▽
===== config.mk =====
export PLATFORM = sky130hd
export DESIGN_NAME = fft_stage_sequencer
export DESIGN_NICKNAME = d
export VERILOG_FILES = /design/src/rtl/fft_stage_sequencer.sv
export SDC_FILE = /design/constraint.sdc
export NUM_CORES = 1
export LEC_CHECK = 0
export CORE_MARGIN = 2
export CORE_UTILIZATION = 27
export CTS_CLUSTER_SIZE = 12
export DETAILED_ROUTE_END_ITERATION = 16
export GPL_ROUTABILITY_DRIVEN = 0
export PLACE_DENSITY_LB_ADDON = 0.3
export SETUP_SLACK_MARGIN = 0.1
export SYNTH_ARGS = -nofsm -noshare
export SYNTH_HDL_FRONTEND = slang
export SYNTH_SLANG_ARGS = --single-unit

===== constraint.sdc =====
create_clock -name clk -period 3.3 [get_ports clk]
set_input_delay 0.495 -clock clk [delete_from_list [all_inputs] [get_ports clk]]
set_output_delay 0.495 -clock clk [all_outputs]
set_load 0.03 [all_outputs]

===== src/rtl/fft_stage_sequencer.sv =====
// fft_stage_sequencer: control block for the staged FFT pipeline.
// Accepts one transform request at a time, fires one start pulse per stage
// in order, waits for each stage's finish strobe, and guards every stage with
// a watchdog. Also drives the twiddle-mux stage index and a completed-frame counter.
module fft_stage_sequencer #(
    parameter int NUM_STAGES      = 5,
    parameter int TIMEOUT         = 15,
    parameter int FRAME_CNT_WIDTH = 16
) (
    input  logic                       clk,
    input  logic                       reset,
    input  logic                       fft_start,
    output logic                       fft_ready,
    output logic                       fft_busy,
    output logic                       fft_done,
    output logic                       fft_error,
    input  logic                       abort,
    output logic [NUM_STAGES-1:0]      stage_start,
    input  logic [NUM_STAGES-1:0]      stage_finish,
    output logic [2:0]                 stage_sel,
    output logic [FRAME_CNT_WIDTH-1:0] frame_count
);

    typedef enum logic {
        IDLE = 1'b0,
        RUN  = 1'b1
    } state_t;

    localparam logic [2:0] LAST_K   = 3'(NUM_STAGES - 1);
    localparam logic [7:0] WD_LIMIT = 8'(TIMEOUT);

    state_t                       state_q, state_d;
    logic [2:0]                   k_q, k_d;
    logic [7:0]                   wd_q, wd_d;
    logic [NUM_STAGES-1:0]        start_q, start_d;
    logic                         done_q, done_d;
    logic                         error_q, error_d;
    logic [2:0]                   sel_q, sel_d;
    logic [FRAME_CNT_WIDTH-1:0]   frame_q, frame_d;

    logic [NUM_STAGES-1:0]        cur_oh;
    logic                         finish_hit;

    // Decode the active stage index and qualify its finish strobe; a finish
    // coinciding with that stage's own start pulse is not a real completion.
    always_comb begin
        cur_oh = '0;
        for (int i = 0; i < NUM_STAGES; i++) begin
            cur_oh[i] = (k_q == 3'(i));
        end
        finish_hit = |(stage_finish & cur_oh & ~start_q);
    end

    // Next-state and registered-output logic: abort, then finish, then timeout.
    always_comb begin
        state_d = state_q;
        k_d     = k_q;
        wd_d    = wd_q;
        start_d = '0;
        done_d  = 1'b0;
        error_d = error_q;
        sel_d   = sel_q;
        frame_d = frame_q;

        case (state_q)
            IDLE: begin
                if (fft_start) begin
                    state_d    = RUN;
                    k_d        = 3'd0;
                    wd_d       = 8'd0;
                    sel_d      = 3'd0;
                    error_d    = 1'b0;
                    start_d[0] = 1'b1;
                end
            end
            RUN: begin
                if (abort) begin
                    state_d = IDLE;
                    sel_d   = 3'd0;
                end else if (finish_hit) begin
                    if (k_q != LAST_K) begin
                        k_d     = k_q + 3'd1;
                        sel_d   = sel_q + 3'd1;
                        start_d = cur_oh << 1;
                        wd_d    = 8'd0;
                    end else begin
                        done_d  = 1'b1;
                        frame_d = frame_q + 1'b1;
                        state_d = IDLE;
                        sel_d   = 3'd0;
                    end
                end else if (wd_q == WD_LIMIT) begin
                    error_d = 1'b1;
                    state_d = IDLE;
                    sel_d   = 3'd0;
                end else begin
                    wd_d = wd_q + 8'd1;
                end
            end
            default: begin
                state_d = IDLE;
            end
        endcase
    end

    // State and output registers; reset clears everything immediately,
    // dropping any start pulse in flight.
    always_ff @(posedge clk or posedge reset) begin
        if (reset) begin
            state_q <= IDLE;
            k_q     <= 3'd0;
            wd_q    <= 8'd0;
            start_q <= '0;
            done_q  <= 1'b0;
            error_q <= 1'b0;
            sel_q   <= 3'd0;
            frame_q <= '0;
        end else begin
            state_q <= state_d;
            k_q     <= k_d;
            wd_q    <= wd_d;
            start_q <= start_d;
            done_q  <= done_d;
            error_q <= error_d;
            sel_q   <= sel_d;
            frame_q <= frame_d;
        end
    end

    assign fft_ready   = (state_q == IDLE);
    assign fft_busy    = (state_q == RUN);
    assign fft_done    = done_q;
    assign fft_error   = error_q;
    assign stage_start = start_q;
    assign stage_sel   = sel_q;
    assign frame_count = frame_q;

endmodule


==> flow_metrics.env <==
export IMPL_p_leak_uw=0.001066
export IMPL_nets=232
export IMPL_power_per_cell_area_nw_per_um2=539.9
export IMPL_antennaDiodeCount=0
export IMPL_ff_latch_area_um2=950.9
export IMPL_cp_required_ns=3.47
export IMPL_yosysSeqAreaShare_pct=50.26
export IMPL_worstSetupEndpointType="flop"
export IMPL_antenna_found_initial=0
export IMPL_path_class="reg -> reg"
export IMPL_avgViaCountPerCell=4.567
export IMPL_setup_viol=0
export IMPL_setup_tns_ns=0
export IMPL_rsz0062_at_grt="false"
export IMPL_routedWlPerCell_um=13.11
export IMPL_run_status="complete, no violations"
export IMPL_min_period_ns=2.492
export IMPL_grt_pass1_wl_um=6541
export IMPL_synthToLayoutAreaGrowth_pct=29.56
export IMPL_multi_input_area_um2=879.6
export IMPL_cts_path_max_buffers=2
export IMPL_drc=0
export IMPL_yosys_area_top_type="dfrtp_1"
export IMPL_die_area_um2=7692
export IMPL_cts_resized=0
export IMPL_final_area_um2=2451
export IMPL_cts_clk_slew_worst_paths_ns=0.08
export IMPL_ant_nets=0
export IMPL_dr_first_iter_drc_count=115
export IMPL_globalRouteOverflowTotal=0
export IMPL_core_um2=6794
export IMPL_die_w_um=87.71
export IMPL_period_share_pct=75.50
export IMPL_path_max_fanout=7
export IMPL_cts_hold_buffers_added=0
export IMPL_grt_max_degree=39
export IMPL_path_buf_inv=0
export IMPL_timing_critical_path_arrival_ns=2.66
export IMPL_via_count=1425
export IMPL_clk_latency_ns=0.29
export IMPL_slew_viol_final=0
export IMPL_portBuffers=36
export IMPL_met2_length_um=1716
export IMPL_cp_common_cell="ha_1"
export IMPL_placed_area_um2=2360
export IMPL_synth_edff_count=0
export IMPL_drive_above_1_share_pct=10.65
export IMPL_post_cts_buffers=0
export IMPL_cts_buffers=5
export IMPL_tightest_slew_ns=0.7398
export IMPL_cp_endpoint="wd_q[7]$_DFFE_PP0P_"
export IMPL_grtUsageTotal_pct=11.05
export IMPL_wl_met3_um=204
export IMPL_drv_cap=0
export IMPL_path_cells="ha_1, ha_1, and3b_1, or4_4, and2_4, o311a_1, a211o_1"
export IMPL_final_cell_mix="dfrtp_1, clkdlybuf4s50_1, nand2_1"
export IMPL_ff2ff_path_depth=7
export IMPL_synth_area_leaders="dfrtp_1, xnor2_1, ha_1"
export IMPL_hold_depth=1
export IMPL_highest_layer="met4"
export IMPL_initial_core_util_pct=27.85
export IMPL_critPathLaunchType="flop"
export IMPL_fillers=686
export IMPL_synth_ff_type="dfrtp_1"
export IMPL_synth_top_area_share_pct=50.26
export IMPL_h_tree_depth=2
export IMPL_slowest_delay_ns=0.54
export IMPL_cts_tree="yes"
export IMPL_die_h_um=87.71
export IMPL_rrSetupSlack_ns=0.81
export IMPL_syn_area_um2=1892
export IMPL_layout_commonest_cell="dfrtp_1"
export IMPL_ys_async_sr_fraction_pct=100.0
export IMPL_wl_um=4089
export IMPL_slew_headroom_pct=50.59
export IMPL_cp_depth=7
export IMPL_hold_viol=0
export IMPL_firstDrtPassIters=4
export IMPL_clock_fmax_ghz=0.4014
export IMPL_netlist_instances=174
export IMPL_finClkSkew_ns=0.007880
export IMPL_r2r_start="k_q[0]$_DFFE_PP0P_"
export IMPL_num_rows=30
export IMPL_cp_startpoint="k_q[0]$_DFFE_PP0P_"
export IMPL_boundaryPins=37
export IMPL_max_vdd_ir_drop_mv=0.1918
export IMPL_hp_class="reg -> reg"
export IMPL_wl_met1_um=2129
export IMPL_slowest_stage="or4_4"
export IMPL_ys_types=46
export IMPL_cts_root_buf="clkbuf_8"
export IMPL_ys_warn_count=0
export IMPL_r2r_end="wd_q[7]$_DFFE_PP0P_"
export IMPL_crit_family="simple AND/OR/NAND/NOR gates"
export IMPL_ys_ff_latch=38
export IMPL_synthesis_nets=191
export IMPL_cts_sinks=38
export IMPL_grt_pass1_vias=1313
export IMPL_syn_avg_cell_area_um2=10.87
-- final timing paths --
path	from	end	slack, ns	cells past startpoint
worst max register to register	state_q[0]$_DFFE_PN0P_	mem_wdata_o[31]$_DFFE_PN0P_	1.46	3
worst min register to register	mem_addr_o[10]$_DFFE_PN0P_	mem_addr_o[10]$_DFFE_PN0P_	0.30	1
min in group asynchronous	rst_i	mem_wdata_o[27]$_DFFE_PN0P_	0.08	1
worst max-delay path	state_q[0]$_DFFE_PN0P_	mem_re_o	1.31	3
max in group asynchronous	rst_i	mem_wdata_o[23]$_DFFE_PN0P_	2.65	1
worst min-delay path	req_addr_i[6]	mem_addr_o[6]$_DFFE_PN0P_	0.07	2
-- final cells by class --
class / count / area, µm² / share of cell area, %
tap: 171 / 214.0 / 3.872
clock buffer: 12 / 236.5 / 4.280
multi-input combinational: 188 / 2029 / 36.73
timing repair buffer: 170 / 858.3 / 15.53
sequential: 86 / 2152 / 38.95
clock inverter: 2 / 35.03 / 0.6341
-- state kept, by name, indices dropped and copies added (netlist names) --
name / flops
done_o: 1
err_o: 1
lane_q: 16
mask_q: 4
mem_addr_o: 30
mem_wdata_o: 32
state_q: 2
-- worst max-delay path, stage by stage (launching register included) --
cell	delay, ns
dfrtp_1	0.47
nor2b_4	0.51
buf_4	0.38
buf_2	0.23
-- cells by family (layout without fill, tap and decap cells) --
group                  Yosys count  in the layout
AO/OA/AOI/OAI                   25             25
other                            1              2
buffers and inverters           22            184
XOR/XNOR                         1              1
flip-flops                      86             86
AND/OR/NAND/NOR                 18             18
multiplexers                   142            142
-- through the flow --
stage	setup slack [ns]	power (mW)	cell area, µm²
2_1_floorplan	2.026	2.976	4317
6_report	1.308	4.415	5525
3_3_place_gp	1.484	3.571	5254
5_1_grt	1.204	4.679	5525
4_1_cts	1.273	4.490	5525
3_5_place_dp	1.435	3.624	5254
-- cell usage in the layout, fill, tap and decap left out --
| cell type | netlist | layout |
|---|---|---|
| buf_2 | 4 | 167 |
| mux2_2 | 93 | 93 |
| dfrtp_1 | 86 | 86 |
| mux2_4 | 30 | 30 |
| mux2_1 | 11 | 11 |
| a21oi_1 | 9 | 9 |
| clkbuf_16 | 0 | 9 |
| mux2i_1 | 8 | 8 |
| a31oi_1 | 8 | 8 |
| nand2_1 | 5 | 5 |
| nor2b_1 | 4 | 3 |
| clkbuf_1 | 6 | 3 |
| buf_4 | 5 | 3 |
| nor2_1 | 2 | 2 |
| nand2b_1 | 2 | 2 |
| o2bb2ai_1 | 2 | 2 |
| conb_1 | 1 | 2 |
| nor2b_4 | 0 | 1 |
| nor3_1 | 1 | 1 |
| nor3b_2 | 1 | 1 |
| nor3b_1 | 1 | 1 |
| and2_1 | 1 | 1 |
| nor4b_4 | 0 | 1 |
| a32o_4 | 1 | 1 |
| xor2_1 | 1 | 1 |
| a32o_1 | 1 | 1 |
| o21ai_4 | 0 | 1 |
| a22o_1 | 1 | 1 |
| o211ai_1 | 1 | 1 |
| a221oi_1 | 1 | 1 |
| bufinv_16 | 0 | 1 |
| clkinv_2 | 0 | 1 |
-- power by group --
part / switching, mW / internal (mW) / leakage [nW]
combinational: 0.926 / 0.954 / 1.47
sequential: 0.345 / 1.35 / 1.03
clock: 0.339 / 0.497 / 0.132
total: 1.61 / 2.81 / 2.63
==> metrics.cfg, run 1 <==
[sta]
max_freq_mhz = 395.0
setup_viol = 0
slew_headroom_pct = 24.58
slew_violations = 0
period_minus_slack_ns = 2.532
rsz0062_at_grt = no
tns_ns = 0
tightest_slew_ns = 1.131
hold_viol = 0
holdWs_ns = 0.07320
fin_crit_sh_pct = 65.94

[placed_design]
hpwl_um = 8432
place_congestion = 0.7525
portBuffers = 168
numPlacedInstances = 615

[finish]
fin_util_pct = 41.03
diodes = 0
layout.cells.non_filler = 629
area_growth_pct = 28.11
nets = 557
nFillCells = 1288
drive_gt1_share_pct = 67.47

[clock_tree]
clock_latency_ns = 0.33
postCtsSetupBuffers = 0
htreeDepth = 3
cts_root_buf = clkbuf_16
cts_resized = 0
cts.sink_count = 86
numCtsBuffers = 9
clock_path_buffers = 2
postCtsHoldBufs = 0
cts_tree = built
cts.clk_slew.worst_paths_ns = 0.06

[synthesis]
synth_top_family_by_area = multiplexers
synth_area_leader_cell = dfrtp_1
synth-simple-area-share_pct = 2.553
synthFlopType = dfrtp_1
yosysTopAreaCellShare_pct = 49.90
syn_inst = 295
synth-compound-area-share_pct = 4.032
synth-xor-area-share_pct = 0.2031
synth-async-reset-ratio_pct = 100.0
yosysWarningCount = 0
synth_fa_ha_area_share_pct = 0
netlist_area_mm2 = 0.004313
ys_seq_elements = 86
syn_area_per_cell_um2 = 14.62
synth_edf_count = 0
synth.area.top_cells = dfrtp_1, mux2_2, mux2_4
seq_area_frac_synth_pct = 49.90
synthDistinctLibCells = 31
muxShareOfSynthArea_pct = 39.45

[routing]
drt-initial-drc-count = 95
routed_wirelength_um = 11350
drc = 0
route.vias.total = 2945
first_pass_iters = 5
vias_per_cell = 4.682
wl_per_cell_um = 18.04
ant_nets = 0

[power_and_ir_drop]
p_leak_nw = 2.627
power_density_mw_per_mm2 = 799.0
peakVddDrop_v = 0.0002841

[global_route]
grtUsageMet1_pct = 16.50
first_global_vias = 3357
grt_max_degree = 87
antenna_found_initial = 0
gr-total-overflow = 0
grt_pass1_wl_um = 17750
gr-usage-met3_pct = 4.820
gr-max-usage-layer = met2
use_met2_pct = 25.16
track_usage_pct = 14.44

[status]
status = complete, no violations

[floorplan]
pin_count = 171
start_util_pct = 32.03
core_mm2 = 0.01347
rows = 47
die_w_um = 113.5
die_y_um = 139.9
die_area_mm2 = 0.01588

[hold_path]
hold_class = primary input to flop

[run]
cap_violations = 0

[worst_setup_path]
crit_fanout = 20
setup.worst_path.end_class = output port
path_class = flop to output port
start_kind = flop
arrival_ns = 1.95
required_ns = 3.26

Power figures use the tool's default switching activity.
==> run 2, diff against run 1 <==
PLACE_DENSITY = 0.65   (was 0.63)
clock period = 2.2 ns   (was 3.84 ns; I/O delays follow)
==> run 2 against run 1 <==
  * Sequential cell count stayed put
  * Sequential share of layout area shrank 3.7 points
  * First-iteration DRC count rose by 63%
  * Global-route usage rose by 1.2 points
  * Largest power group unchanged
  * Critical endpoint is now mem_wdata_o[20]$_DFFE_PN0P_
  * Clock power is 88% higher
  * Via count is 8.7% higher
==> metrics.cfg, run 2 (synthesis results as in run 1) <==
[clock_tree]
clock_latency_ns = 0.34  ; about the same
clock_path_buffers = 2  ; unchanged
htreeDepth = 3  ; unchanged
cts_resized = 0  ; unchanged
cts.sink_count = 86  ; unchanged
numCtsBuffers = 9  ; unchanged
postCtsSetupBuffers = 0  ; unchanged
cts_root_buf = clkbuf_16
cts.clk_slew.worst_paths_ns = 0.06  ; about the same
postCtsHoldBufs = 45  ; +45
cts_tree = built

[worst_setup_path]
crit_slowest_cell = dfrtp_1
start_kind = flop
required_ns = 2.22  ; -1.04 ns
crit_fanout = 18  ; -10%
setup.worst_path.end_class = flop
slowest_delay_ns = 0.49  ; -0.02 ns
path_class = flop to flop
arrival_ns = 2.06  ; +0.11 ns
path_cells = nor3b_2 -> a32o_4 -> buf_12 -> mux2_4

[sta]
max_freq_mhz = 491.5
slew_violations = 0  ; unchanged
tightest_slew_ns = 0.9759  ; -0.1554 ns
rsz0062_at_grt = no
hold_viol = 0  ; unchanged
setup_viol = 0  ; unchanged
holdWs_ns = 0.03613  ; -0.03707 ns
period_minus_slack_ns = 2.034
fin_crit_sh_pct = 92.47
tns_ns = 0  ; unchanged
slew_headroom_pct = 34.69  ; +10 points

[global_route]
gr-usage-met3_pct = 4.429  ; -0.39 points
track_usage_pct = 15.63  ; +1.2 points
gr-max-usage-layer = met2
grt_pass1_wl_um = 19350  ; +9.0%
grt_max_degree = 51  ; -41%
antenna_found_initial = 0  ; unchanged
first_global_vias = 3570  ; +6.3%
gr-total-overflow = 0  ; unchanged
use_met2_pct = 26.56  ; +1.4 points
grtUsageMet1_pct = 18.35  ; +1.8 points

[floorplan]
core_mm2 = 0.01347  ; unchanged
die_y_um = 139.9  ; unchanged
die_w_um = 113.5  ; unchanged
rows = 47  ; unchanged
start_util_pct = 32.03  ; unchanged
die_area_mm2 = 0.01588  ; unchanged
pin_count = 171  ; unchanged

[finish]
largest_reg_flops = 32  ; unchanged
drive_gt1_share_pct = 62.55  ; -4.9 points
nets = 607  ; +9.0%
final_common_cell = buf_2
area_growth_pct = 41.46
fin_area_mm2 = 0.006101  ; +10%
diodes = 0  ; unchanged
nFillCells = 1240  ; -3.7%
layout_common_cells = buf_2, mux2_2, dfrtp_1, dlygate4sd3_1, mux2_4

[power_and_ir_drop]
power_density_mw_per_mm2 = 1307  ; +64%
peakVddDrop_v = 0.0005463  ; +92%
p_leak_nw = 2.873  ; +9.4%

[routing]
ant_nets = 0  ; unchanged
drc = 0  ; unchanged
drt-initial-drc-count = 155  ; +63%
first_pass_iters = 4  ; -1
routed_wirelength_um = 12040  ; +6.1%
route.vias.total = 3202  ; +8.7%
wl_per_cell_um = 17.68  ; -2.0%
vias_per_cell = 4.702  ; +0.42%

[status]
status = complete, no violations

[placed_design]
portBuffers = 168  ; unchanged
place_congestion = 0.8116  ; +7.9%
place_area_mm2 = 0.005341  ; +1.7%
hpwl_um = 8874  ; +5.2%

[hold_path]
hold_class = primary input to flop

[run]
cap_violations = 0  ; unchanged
△
* What to work on *
In which lines of the records does the word "against" appear? Copy each of them.

* Problem solution *
==> run 2, diff against run 1 <==
==> run 2 against run 1 <==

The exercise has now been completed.